(SUPPLIED DATA Opens)

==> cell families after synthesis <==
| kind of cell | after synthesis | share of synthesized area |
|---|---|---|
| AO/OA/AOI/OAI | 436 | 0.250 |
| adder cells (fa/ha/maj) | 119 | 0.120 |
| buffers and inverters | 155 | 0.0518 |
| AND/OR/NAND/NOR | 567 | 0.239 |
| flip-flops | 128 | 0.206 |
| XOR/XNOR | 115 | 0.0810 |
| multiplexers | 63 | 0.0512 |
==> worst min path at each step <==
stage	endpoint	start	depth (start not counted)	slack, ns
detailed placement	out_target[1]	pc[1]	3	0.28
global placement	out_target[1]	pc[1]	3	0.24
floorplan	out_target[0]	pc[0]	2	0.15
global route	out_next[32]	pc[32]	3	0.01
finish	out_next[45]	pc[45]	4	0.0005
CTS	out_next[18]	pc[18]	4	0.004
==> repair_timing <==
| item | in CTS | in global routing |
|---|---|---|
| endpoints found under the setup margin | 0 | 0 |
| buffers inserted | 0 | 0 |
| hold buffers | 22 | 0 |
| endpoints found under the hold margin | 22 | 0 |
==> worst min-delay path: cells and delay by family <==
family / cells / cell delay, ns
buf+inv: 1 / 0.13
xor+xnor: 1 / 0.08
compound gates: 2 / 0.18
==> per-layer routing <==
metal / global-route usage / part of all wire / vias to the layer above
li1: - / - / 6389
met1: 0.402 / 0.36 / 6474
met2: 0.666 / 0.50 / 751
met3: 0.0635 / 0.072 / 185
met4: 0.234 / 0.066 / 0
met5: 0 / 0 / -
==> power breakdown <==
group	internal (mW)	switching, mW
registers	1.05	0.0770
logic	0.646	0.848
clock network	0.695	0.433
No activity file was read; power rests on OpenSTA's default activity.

(SUPPLIED DATA Closes)
(SUPPLIED DATA Opens)

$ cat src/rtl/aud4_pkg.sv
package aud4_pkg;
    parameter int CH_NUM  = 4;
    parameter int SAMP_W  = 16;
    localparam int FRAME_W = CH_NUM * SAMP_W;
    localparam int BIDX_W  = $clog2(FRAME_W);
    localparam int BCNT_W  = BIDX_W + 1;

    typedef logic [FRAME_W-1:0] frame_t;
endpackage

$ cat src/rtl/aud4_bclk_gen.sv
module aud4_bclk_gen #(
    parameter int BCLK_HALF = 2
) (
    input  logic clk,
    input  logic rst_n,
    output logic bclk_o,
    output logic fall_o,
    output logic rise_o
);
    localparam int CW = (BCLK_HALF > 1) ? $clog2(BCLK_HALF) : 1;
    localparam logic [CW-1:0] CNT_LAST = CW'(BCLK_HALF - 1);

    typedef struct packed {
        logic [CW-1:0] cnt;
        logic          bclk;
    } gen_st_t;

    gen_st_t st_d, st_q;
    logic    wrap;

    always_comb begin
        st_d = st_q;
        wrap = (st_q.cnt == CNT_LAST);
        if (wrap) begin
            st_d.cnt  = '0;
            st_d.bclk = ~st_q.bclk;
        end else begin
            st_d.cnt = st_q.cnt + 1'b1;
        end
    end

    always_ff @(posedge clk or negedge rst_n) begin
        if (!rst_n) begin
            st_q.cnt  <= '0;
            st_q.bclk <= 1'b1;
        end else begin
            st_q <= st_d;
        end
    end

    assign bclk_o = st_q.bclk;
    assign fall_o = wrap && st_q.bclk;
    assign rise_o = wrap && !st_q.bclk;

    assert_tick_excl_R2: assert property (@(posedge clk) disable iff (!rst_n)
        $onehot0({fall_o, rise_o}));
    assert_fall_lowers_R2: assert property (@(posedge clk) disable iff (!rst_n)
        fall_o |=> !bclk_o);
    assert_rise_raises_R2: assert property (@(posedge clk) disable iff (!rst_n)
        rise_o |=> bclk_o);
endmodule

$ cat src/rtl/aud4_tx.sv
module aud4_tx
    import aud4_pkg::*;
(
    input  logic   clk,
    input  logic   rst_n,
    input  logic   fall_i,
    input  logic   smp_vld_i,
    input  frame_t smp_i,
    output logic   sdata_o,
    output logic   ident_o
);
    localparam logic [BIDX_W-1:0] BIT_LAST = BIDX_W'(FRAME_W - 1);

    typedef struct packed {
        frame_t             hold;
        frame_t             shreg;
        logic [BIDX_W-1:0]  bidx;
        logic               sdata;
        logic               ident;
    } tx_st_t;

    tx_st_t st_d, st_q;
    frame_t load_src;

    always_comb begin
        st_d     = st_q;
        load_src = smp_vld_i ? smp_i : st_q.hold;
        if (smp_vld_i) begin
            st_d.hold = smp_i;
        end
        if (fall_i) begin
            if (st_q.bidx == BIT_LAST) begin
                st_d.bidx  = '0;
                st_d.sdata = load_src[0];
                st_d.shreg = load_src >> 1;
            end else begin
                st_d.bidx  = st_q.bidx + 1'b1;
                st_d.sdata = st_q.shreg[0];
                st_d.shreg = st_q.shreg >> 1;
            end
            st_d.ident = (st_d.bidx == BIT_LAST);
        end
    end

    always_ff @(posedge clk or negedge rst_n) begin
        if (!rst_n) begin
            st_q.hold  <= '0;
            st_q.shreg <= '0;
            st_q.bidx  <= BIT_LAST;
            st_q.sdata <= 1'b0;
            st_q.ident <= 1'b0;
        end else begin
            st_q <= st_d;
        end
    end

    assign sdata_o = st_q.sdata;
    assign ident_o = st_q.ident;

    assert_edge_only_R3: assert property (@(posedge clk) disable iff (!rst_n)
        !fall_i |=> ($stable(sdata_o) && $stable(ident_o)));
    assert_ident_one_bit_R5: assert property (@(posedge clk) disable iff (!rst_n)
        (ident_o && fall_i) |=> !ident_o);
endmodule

(SUPPLIED DATA Closes)

TASK OBJECTIVE: Check each line above for the word "found" and copy the ones that have it.

RESPONSE AREA:
| endpoints found under the setup margin | 0 | 0 |
| endpoints found under the hold margin | 22 | 0 |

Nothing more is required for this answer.